**TASK DETAILS**:
Nothing but a number should be given: how many lines of the records include "violating"?

——————————

$ cat src/rtl/serial_sum_deserializer.sv
// Reassembles the LSB-first serial sum stream into a WIDTH-bit word behind a valid/ready handshake.
// Define SERIAL_DESER_OVF_EN to capture the final adder carry into ovf; otherwise ovf is tied to 0.
module serial_sum_deserializer #(
   parameter int WIDTH = 8
) (
   input  logic             clk,
   input  logic             rst_n,
   input  logic             bit_en,
   input  logic             sum_bit,
   input  logic             carry_in,
   input  logic             frame_start,
   output logic             out_valid,
   input  logic             out_ready,
   output logic [WIDTH-1:0] sum_out,
   output logic             ovf,
   output logic             busy,
   output logic             frame_err
);

   localparam int               CNT_W    = $clog2(WIDTH + 1);
   localparam logic [CNT_W-1:0] LAST_CNT = CNT_W'(WIDTH - 1);

   typedef enum logic [1:0] {
      IDLE  = 2'd0,
      SHIFT = 2'd1,
      HOLD  = 2'd2
   } state_t;

   state_t           state;
   logic [WIDTH-1:0] sh;
   logic [CNT_W-1:0] cnt;
   logic [WIDTH-1:0] sh_next;
   logic             start_bit;
   logic             data_bit;
   logic             last_bit;

   // New bits enter at the MSB so that after WIDTH captures bit 0 sits in sh[0].
   assign sh_next   = {sum_bit, sh[WIDTH-1:1]};
   assign start_bit = bit_en & frame_start;
   assign data_bit  = bit_en & ~frame_start;
   assign last_bit  = (state == SHIFT) && data_bit && (cnt == LAST_CNT);

   assign sum_out = sh;

   // NOTE: every register here uses non-blocking assignment so all state updates see pre-edge values.
   always_ff @(posedge clk or negedge rst_n) begin
      if (!rst_n) begin
         state     <= IDLE;
         sh        <= '0;
         cnt       <= '0;
         out_valid <= 1'b0;
         busy      <= 1'b0;
         frame_err <= 1'b0;
      end else begin
         frame_err <= 1'b0;
         case (state)
            IDLE: begin
               if (start_bit) begin
                  sh    <= sh_next;
                  cnt   <= CNT_W'(1);
                  state <= SHIFT;
                  busy  <= 1'b1;
               end else if (data_bit) begin
                  frame_err <= 1'b1;
               end
            end

            SHIFT: begin
               if (bit_en) begin
                  sh <= sh_next;
                  if (frame_start) begin
                     // A fresh frame_start abandons the partial word and restarts at bit 0.
                     frame_err <= 1'b1;
                     cnt       <= CNT_W'(1);
                  end else if (last_bit) begin
                     cnt       <= cnt + CNT_W'(1);
                     state     <= HOLD;
                     busy      <= 1'b0;
                     out_valid <= 1'b1;
                  end else begin
                     cnt <= cnt + CNT_W'(1);
                  end
               end
            end

            HOLD: begin
               if (out_ready) begin
                  out_valid <= 1'b0;
                  if (start_bit) begin
                     // Handshake and next word's bit 0 share this edge: no bubble.
                     sh    <= sh_next;
                     cnt   <= CNT_W'(1);
                     state <= SHIFT;
                     busy  <= 1'b1;
                  end else begin
                     cnt       <= '0;
                     state     <= IDLE;
                     frame_err <= data_bit;
                  end
               end else if (bit_en) begin
                  frame_err <= 1'b1;
               end
            end

            default: begin
               state     <= IDLE;
               cnt       <= '0;
               out_valid <= 1'b0;
               busy      <= 1'b0;
            end
         endcase
      end
   end

`ifdef SERIAL_DESER_OVF_EN
   logic ovf_q;
   logic handshake;

   assign handshake = (state == HOLD) && out_ready;

   always_ff @(posedge clk or negedge rst_n) begin
      if (!rst_n) begin
         ovf_q <= 1'b0;
      end else if (last_bit) begin
         ovf_q <= carry_in;
      end else if (handshake) begin
         ovf_q <= 1'b0;
      end
   end

   assign ovf = ovf_q;
`else
   logic unused_carry;

   assign unused_carry = carry_in;
   assign ovf          = 1'b0;
`endif

endmodule

$ cat config.mk
export PLATFORM = sky130hd
export DESIGN_NAME = serial_sum_deserializer
export DESIGN_NICKNAME = d
export VERILOG_FILES = /design/src/rtl/serial_sum_deserializer.sv
export SDC_FILE = /design/constraint.sdc
export NUM_CORES = 1
export LEC_CHECK = 0
export BUFFER_PORTS_ARGS = -buffer_cell sky130_fd_sc_hd__buf_2
export CORE_MARGIN = 2
export CORE_UTILIZATION = 45
export CTS_BUF_LIST = sky130_fd_sc_hd__clkbuf_4 sky130_fd_sc_hd__clkbuf_8
export CTS_CLUSTER_SIZE = 10
export DETAILED_ROUTE_END_ITERATION = 12
export GPL_TIMING_DRIVEN = 0
export PLACE_DENSITY = 0.69
export SLEW_MARGIN = 40
export SYNTH_ARGS = -nofsm -noshare
export SYNTH_HDL_FRONTEND = slang
export SYNTH_SLANG_ARGS = --single-unit
export TNS_END_PERCENT = 20
$ cat constraint.sdc
create_clock -name clk -period 3.5 [get_ports clk]
set_input_delay 0.525 -clock clk [delete_from_list [all_inputs] [get_ports clk]]
set_output_delay 0.525 -clock clk [all_outputs]
set_load 0.02 [all_outputs]
==> Word level (Yosys, flattened, before mapping) <==
Index checks and enable logic that the tools add are counted.
{ "classes": {"mul": 0, "eq_ne": 8, "div_mod_pow": 0, "n_addsub": 1, "shifts": 0, "order_cmp": 0, "reduce_logical": 9, "n_mux": 36, "n_bitwise": 4} }
{ "ops": {"columns": ["operator", "count"], "rows": [
  ["8-bit 2-to-1 mux", 3],
  ["8-bit one-hot mux with 3 select lines", 1],
  ["1-bit 2-to-1 mux", 18],
  ["4-bit 2-to-1 mux", 4],
  ["4-bit one-hot mux with 3 select lines", 1],
  ["2-bit 2-to-1 mux", 5],
  ["2-bit inequality test (second input constant)", 5],
  ["5-bit AND reduction", 2],
  ["1-bit one-hot mux with 3 select lines", 3],
  ["2-bit one-hot mux with 3 select lines", 1],
  ["3-bit AND reduction", 2],
  ["4-bit by 1-bit adder with 4-bit output (second input constant)", 1],
  ["4-bit by 3-bit == test with 1-bit output (second input constant)", 1],
  ["4-bit AND reduction", 1],
  ["3-bit nonzero test", 1],
  ["1-bit AND", 2],
  ["2-bit by 1-bit == test with 1-bit output (second input constant)", 1],
  ["2-bit == test (second input constant)", 1],
  ["1-bit logical AND", 2],
  ["2-bit zero test", 1],
  ["1-bit inverter", 2]
]} }
{ "word_totals": {"n_memories": 0, "elab_cells": 64, "ram_bits": 0, "romBits": 0, "out_inout_bits": 12, "inputBits": 7, "latch_bits": 0, "register_bits": 17} }

==> Logic depth before layout (Yosys ltp) <==
Gate-level depths: netlist of run 1.
{ "depth": {"ltp_word": 8, "mapped_depth": 4, "depth_no_buf": 4} }

==> Worst setup path after synthesis of run 1 <==
No wires, ideal clock.
{ "synth_timing": {"kind": "input -> register", "startpoint": "input bit_en", "endpoint": "register sh[7], in the netlist sum_out[7]", "t_arrival_ns": 1.294, "n_path_buf": 1, "required_time_ns": 3.375, "setup_ns": 0.125, "path_slack_ns": 2.081, "stages": 4, "cell_sequence": "buf_4 > o21ai_2 > a21oi_4 > mux2_2"} }
{ "synth_between": {"elab_chain_cells": 4, "elab_cells_between_ends": 6, "classes_between": "1 x eq/ne; 3 x mux; 1 x bitwise; 1 x reduce/logical"} }
{ "synth_lines": {"columns": ["item", "line_no", "source"], "rows": [
  ["start: declaration", "8", "input logic bit_en,"],
  ["1-bit AND", "39", "assign start_bit = bit_en & frame_start;"],
  ["8-bit 2-to-1 mux (2 in series)", null, null],
  ["8-bit one-hot mux with 3 select lines", null, null],
  ["end signal: assignment", "59", "sh <= sh_next;"],
  ["end signal: assignment", "70", "sh <= sh_next;"],
  ["end signal: assignment", "91", "sh <= sh_next;"],
  ["end: declaration", "30", "logic [WIDTH-1:0] sh;"]
]} }
Parallel ways exist; a longest one is shown, timed or not. The select of a mux whose other input is x is not followed.
A chain may end at the register's enable or synchronous reset.

==> Final worst setup path of run 1 <==
{ "layout_timing": {"startpoint": "register state[0]", "endpoint": "register sh[0], in the netlist sum_out[0]"} }
{ "layout_between": {"elab_chain_cells": 3, "elab_cells_between_ends": 8, "classes_between": "4 x eq/ne; 1 x mux; 3 x reduce/logical"} }
{ "layout_lines": {"columns": ["item", "line_no", "source"], "rows": [
  ["start: declaration", "29", "state_t state;"],
  ["start signal: assignment", "48", "state <= IDLE;"],
  ["start signal: assignment", "61", "state <= SHIFT;"],
  ["start signal: assignment", "77", "state <= HOLD;"],
  ["2-bit == test (tied with other cells)", "56", "case (state)"],
  ["2-bit inequality test (no source line) or 3-bit nonzero test (tied branches)", null, null],
  ["3-bit AND reduction (no source line)", null, null]
]} }
Parallel ways exist; a longest one is shown, timed or not.

==> implementation parameters, run 1 <==
Parameter                              Value

Final layout
  Number of fill cells ... 171
  Count of antenna diodes in the layout ... 0
  Storage element area ... between 400 and 500 µm²
  Synth-to-Final Area Change ... 15.9%
  Final instance area ... about 980 µm²
  Proportion of layout cells with a drive suffix above 1 ... 0.413
  Area of the multi-input gates ... 364 µm²
  Post-Layout Cell Count ... between 100 and 150
  Total number of nets in the final design ... between 100 and 150

Synthesis
  Avg Cell Area, Syn ... between 10 and 15 µm²
  Nets in the synthesized netlist ... 81
  Cell area after technology mapping ... ~840 µm²
  Share of the yosys chip area belonging to registers ... 0.505
  Flip-flop and latch count after synthesis ... 17
  Yosys Warn Count ... 0
  Synthesized netlist cell count ... 73
  Netlist cell types ... 28

Worst setup path
  Setup crit start kind ... flop
  Worst setup EP type ... flop
  Worst-path fanout max ... 8
  Crit path cell chain ... nand2b_1 > a21oi_4 > mux2_2
  Worst setup path class ... reg2reg
  Slowest cell on crit path ... dfrtp_1
  CP top delay family ... flip-flops
  Arrival time worst endpoint ... roughly 1.6 ns
  Delay contributed by the slowest stage of the critical path ... roughly 0.39 ns
  Critical path buffers and inverters ... 0
  Required @ worst endpoint ... approximately 3.7 ns

Flow run
  Max Cap Violations ... 0

Power
  Total power of the final layout ... 0.725 mW
  IR drop worst, VDD ... 0.000378 V
  Leakage ... between 0.4 and 0.5 nW
  Pwr Density ... about 740 mW/mm²

Drt
  Total DRC errors in the routed layout ... 0
  Routed length per placed instance ... 12.5 µm
  Number of DRC markers after the initial detailed-route iteration ... 5
  Total wirelength of the detailed-routed design ... 1460 µm
  Detailed-route via count ... 606
  Post-detailed-route via-to-cell ratio ... 5.18
  Drt pass-1 iters ... 4
  Count of antenna-violating nets left after detailed routing ... 0

GRT
  Global-route wire length before repair ... around 2400 µm
  Number of antenna violations at the first check in global routing ... 0
  Remaining global-route overflow ... 0
  Pin count of the biggest net entering global routing ... 18
  Overall global routing resource usage ... 0.157
  Number of global-route vias before repair ... 560

Clock network
  Clock Tree Root ... clkbuf_4
  Clk sink count ... 17
  Post-cts hold buffer count ... 0
  CTS clock-pin slew for the worst setup and hold paths ... about 0.10 ns
  Number of gates resized after cts ... 0
  Clock latency reported for the late side of the worst-skew pair ... roughly 0.28 ns
  Number of levels the H-tree was split into ... 1
  Clock buffer count from CTS ... 3
  # Post-CTS Setup Buffers ... 0
  Clock tree from TritonCTS ... done
  Clock tree buffer depth ... 2

Status
  Result of the run ... finished, final reports clean

Placement
  Dpl cells ... around 110
  DP HPWL ... approximately 1100 µm
  Post-Place Cell Area ... approximately 950 µm²
  Count of port buffers added during placement ... 15
  Worst setup timing slack at the placement stage ... approximately 1.9 ns
  Global placer's final weighted congestion ... approximately 0.8

Floorplanning
  Die outline width ... between 40 and 50 µm
  Number of I/O pins ... 19
  Starting utilization of the core area ... 0.482
  Die boundary height ... around 47 µm
  Core ar. ... 0.00175 mm²
  # rows ... 15
  Overall die area ... 0.00223 mm²

Timing
  Aggregate negative setup slack ... 0 ns
  Peak clock frequency supported by timing ... approximately 720 MHz
  Final hold vios ... 0
  Part of the cycle the worst path needs ... 0.398
  Final slew viol count ... 0
  Final number of setup-violating endpoints ... 0
  Worst Skew ... approximately 0.0029 ns
  Final Critical Period ... roughly 1.4 ns
  RSZ-0062 raised after global routing ... no
  Worst Setup Slack, final ... around 2.1 ns

Min path
  Path class of the lowest-slack min-delay path ... in2async
## through the flow
step	hold slack, ns	util
6_report	0.145	0.559
5_1_grt	0.146	0.559
4_1_cts	0.148	0.559
3_5_place_dp	0.470	0.543
3_3_place_gp	0.466	0.543
2_1_floorplan	0.229	-
## power by group
part           switching [mW]  leakage (nW)  total (mW)  internal, mW
Combinational           0.168         0.221       0.300         0.132
Clock                  0.0602        0.0177       0.103        0.0423
Sequential             0.0493         0.204       0.323         0.274
## final timing paths
check	startpoint	slack [ns]	cells past startpoint	to
worst max register to register	state[0]$_DFFE_PN0P_	2.11	3	sum_out[0]$_DFFE_PN0P_
worst max-delay path	state[0]$_DFFE_PN0P_	2.11	3	sum_out[0]$_DFFE_PN0P_
worst min-delay path	rst_n	0.14	1	state[0]$_DFFE_PN0P_
min in group clk	sum_bit	0.47	2	sum_out[7]$_DFFE_PN0P_
worst min register to register	sum_out[0]$_DFFE_PN0P_	0.53	1	sum_out[0]$_DFFE_PN0P_
max in group asynchronous	rst_n	3.09	1	sum_out[0]$_DFFE_PN0P_
## state kept, by name, indices dropped and copies added (netlist names)
name,count
sum_out,8
frame_err,1
state,2
busy,1
out_valid,1
cnt,4
## cell usage after synthesis
master | instances | share of area
mux2_2 | 8 | 0.11
o21ai_0 | 4 | 0.024
o21a_1 | 1 | 0.0089
nor3b_2 | 1 | 0.015
mux2i_1 | 2 | 0.024
o211ai_1 | 2 | 0.018
and2b_2 | 1 | 0.010
o22ai_1 | 2 | 0.015
nand2b_1 | 2 | 0.015
dfrtp_1 | 17 | 0.51
nand3b_1 | 3 | 0.027
conb_1 | 1 | 0.0045
a21oi_4 | 1 | 0.019
and3_1 | 1 | 0.0074
buf_6 | 1 | 0.013
o311ai_0 | 1 | 0.010
nor2_1 | 1 | 0.0045
o21ai_2 | 1 | 0.010
buf_4 | 3 | 0.027
a31o_2 | 2 | 0.021
and3_2 | 1 | 0.0089
a31oi_1 | 1 | 0.0074
a21oi_1 | 2 | 0.012
inv_1 | 5 | 0.022
nand2_1 | 4 | 0.018
ha_1 | 1 | 0.015
a21o_1 | 1 | 0.0089
nand4_1 | 3 | 0.022
## routing by layer
metal,track usage,share of wire
met1,0.214,0.48
met4,0.0667,0.0082
met2,0.241,0.48
met5,0,0
met3,0.0346,0.032
## logic make-up after synthesis
| family | share of synthesized area |
|---|---|
| compound gates | 0.155 |
| fa+ha+maj | 0.0149 |
| buf+inv | 0.0624 |
| flops | 0.505 |
| mux | 0.131 |
| other cells | 0.00445 |
| simple gates | 0.128 |
## area by class of cell
class / count / share of cell area
Inverter: 5 / 0.0192
Tap cell: 25 / 0.0321
Timing Repair Buffer: 15 / 0.0769
Buffer: 4 / 0.0346
Multi-Input combinational cell: 47 / 0.373
Clock inverter: 1 / 0.00513
Sequential cell: 17 / 0.436
Clock buffer: 3 / 0.0231
## placed cells by master, fill, tap and decap left out, types with 2 or more instances in the layout
cell type,count
o211ai_1,2
nand4_1,3
o21ai_0,4
mux2_2,8
clkbuf_4,3
buf_4,3
o22ai_1,2
dfrtp_1,17
mux2i_1,2
nand3b_1,3
a21oi_1,2
inv_1,5
buf_2,15
nand2_1,4
nand2b_1,2
a31o_2,2
No activity file was read; power rests on OpenSTA's default activity.
==> inputs of run 2 (changes only) <==
ABC_AREA = 1   (was default)
clock period = 1.3 ns   (was 3.5 ns; I/O delays follow)
==> run 2 against run 1 <==
Core utilization is 0.99 points higher. Highest routed layer is now met3. Global-route usage up 1.3 points. Largest cell class unchanged. Synthesized cell count up 47%. First-iteration DRC count grew to 4.6 times the previous value. Critical path depth up 3. Largest power group is now combinational logic.
==> implementation parameters, run 2 <==
Parameter                              Value

Synthesis
  Most used flip-flop cell after synthesis ... dfrtp_1 (unchanged)
  Avg Cell Area, Syn ... 8.26 µm² (was 11.5 µm²)
  Share of Yosys cell area claimed by the top area cell type ... 0.482 (was 0.505)
  Yosys top cell by area ... dfrtp_1 (unchanged)
  Cell area after technology mapping ... 883 µm² (was 842 µm²)
  Share of the yosys chip area belonging to registers ... 0.482 (was 0.505)
  Dominant cells by area after synthesis ... dfrtp_1 (48%), nand2_1 (15%), o21ai_0 (6.2%) (was dfrtp_1 (51%), mux2_2 (11%), buf_4 (2.7%))
  Library cell with the highest instance count after synthesis ... nand2_1 (was dfrtp_1)
  Nets in the synthesized netlist ... 115 (was 81)
  Flip-flop and latch count after synthesis ... 17 (unchanged)
  Yosys Warn Count ... 0 (unchanged)
  Synthesized netlist cell count ... 107 (was 73)
  Proportion of synthesized flip-flops having asynchronous set or reset ... 1.00 (unchanged)
  Number of synthesized flops with an enable pin ... 0 (unchanged)
  Leading cell types by count after synthesis ... nand2_1 (35), dfrtp_1 (17), o21ai_0 (11) (was dfrtp_1 (17), mux2_2 (8), inv_1 (5))
  Netlist cell types ... 19 (was 28)

Power
  Leakage ... 0.609 nW (was 0.442 nW)
  Cell-internal power ... 1.17 mW (was 0.448 mW)
  Combinational fraction of design power ... 0.441 (was 0.414)
  Pwr Density ... 1880 mW/mm² (was 743 mW/mm²)
  Total power of the final layout ... 2.04 mW (was 0.725 mW)
  Switching power ... 0.868 mW (was 0.278 mW)
  IR drop worst, VDD ... 0.00108 V (was 0.000378 V)
  Share of total power consumed by net switching ... 0.426 (was 0.383)
  Clock network fraction of total power ... 0.143 (was 0.141)
  Share of total power in sequential cells ... 0.416 (was 0.445)

Final layout
  Total number of nets in the final design ... 141 (was 101)
  Synth-to-Final Area Change ... 22.5% (was 15.9%)
  Number of flip-flops under the largest register name ... 8 (unchanged)
  Number of fill cells ... 183 (was 171)
  Proportion of layout cells with a drive suffix above 1 ... 0.303 (was 0.413)
  Leading cell type in the layout, fill and taps excluded ... nand2_1 (was dfrtp_1)
  Count of antenna diodes in the layout ... 0 (unchanged)
  Highest-count cells in the layout ignoring fill and taps ... nand2_1 (34), buf_2 (16), dfrtp_1 (15) (was dfrtp_1 (17), buf_2 (15), mux2_2 (8))

Floorplanning
  Starting utilization of the core area ... 0.464 (was 0.482)
  Core ar. ... 0.00190 mm² (was 0.00175 mm²)
  Die outline width ... 48.3 µm (was 47.3 µm)
  # rows ... 16 (was 15)
  Die boundary height ... 48.3 µm (was 47.3 µm)
  Overall die area ... 0.00233 mm² (was 0.00223 mm²)
  Number of I/O pins ... 19 (unchanged)

Drt
  Number of DRC markers after the initial detailed-route iteration ... 23 (was 5)
  Detailed-route via count ... 782 (was 606)
  Routed length per placed instance ... 11.2 µm (was 12.5 µm)
  Total wirelength of the detailed-routed design ... 1770 µm (was 1460 µm)
  Drt pass-1 iters ... 4 (unchanged)
  Post-detailed-route via-to-cell ratio ... 4.92 (was 5.18)
  Count of antenna-violating nets left after detailed routing ... 0 (unchanged)
  Total DRC errors in the routed layout ... 0 (unchanged)

Timing
  Final number of setup-violating endpoints ... 0 (unchanged)
  Worst Skew ... 0.00331 ns (was 0.00291 ns)
  Part of the cycle the worst path needs ... 0.925 (was 0.398)
  Final slew viol count ... 0 (unchanged)
  Worst Setup Slack, final ... 0.0980 ns (was 2.11 ns)
  Final hold vios ... 0 (unchanged)
  Worst hold-check slack ... 0.0986 ns (was 0.145 ns)
  Final Critical Period ... 1.20 ns (was 1.39 ns)
  Peak clock frequency supported by timing ... 832 MHz (was 717 MHz)

Worst setup path
  Required @ worst endpoint ... 1.49 ns (was 3.67 ns)
  Arrival time worst endpoint ... 1.39 ns (was 1.57 ns)
  Worst setup path class ... reg2reg (unchanged)
  Worst setup EP type ... flop (unchanged)
  Worst-path fanout max ... 9 (was 8)
  Setup crit start kind ... flop (unchanged)

Placement
  Worst setup timing slack at the placement stage ... 0.0436 ns (was 1.92 ns)
  DP HPWL ... 1250 µm (was 1070 µm)
  Count of port buffers added during placement ... 16 (was 15)
  Global placer's final weighted congestion ... 0.840 (was 0.792)

GRT
  Global-route wire length before repair ... 3150 µm (was 2440 µm)
  Remaining global-route overflow ... 0 (unchanged)
  Number of global-route vias before repair ... 736 (was 560)
  Number of antenna violations at the first check in global routing ... 0 (unchanged)
  Overall global routing resource usage ... 0.170 (was 0.157)
  Pin count of the biggest net entering global routing ... 18 (unchanged)

Min path
  Path class of the lowest-slack min-delay path ... in2reg (was in2async)

Clock network
  Clock Tree Root ... clkbuf_4 (unchanged)
  Clock buffer count from CTS ... 3 (unchanged)
  Clk sink count ... 17 (unchanged)
  CTS clock-pin slew for the worst setup and hold paths ... 0.11 ns (was 0.10 ns)
  Clock latency reported for the late side of the worst-skew pair ... 0.29 ns (was 0.28 ns)
  Number of levels the H-tree was split into ... 1 (unchanged)
  Clock tree buffer depth ... 2 (unchanged)
  Clock tree from TritonCTS ... done (unchanged)

Status
  Result of the run ... finished, final reports clean (unchanged)

Flow run
  Max Cap Violations ... 0 (unchanged)
==> run 2: cell type report <==
cell class	count	area, µm²	share of cell area
Timing Repair Buffer	21	120	0.111
Tap cell	27	33.8	0.0312
Clock inverter	1	5.00	0.00462
Buffer	1	7.51	0.00694
Multi-Input combinational cell	78	419	0.387
Inverter	11	46.3	0.0428
Clock buffer	3	22.5	0.0208
Sequential cell	17	428	0.395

——————————

**EXERCISE RESULT**:
4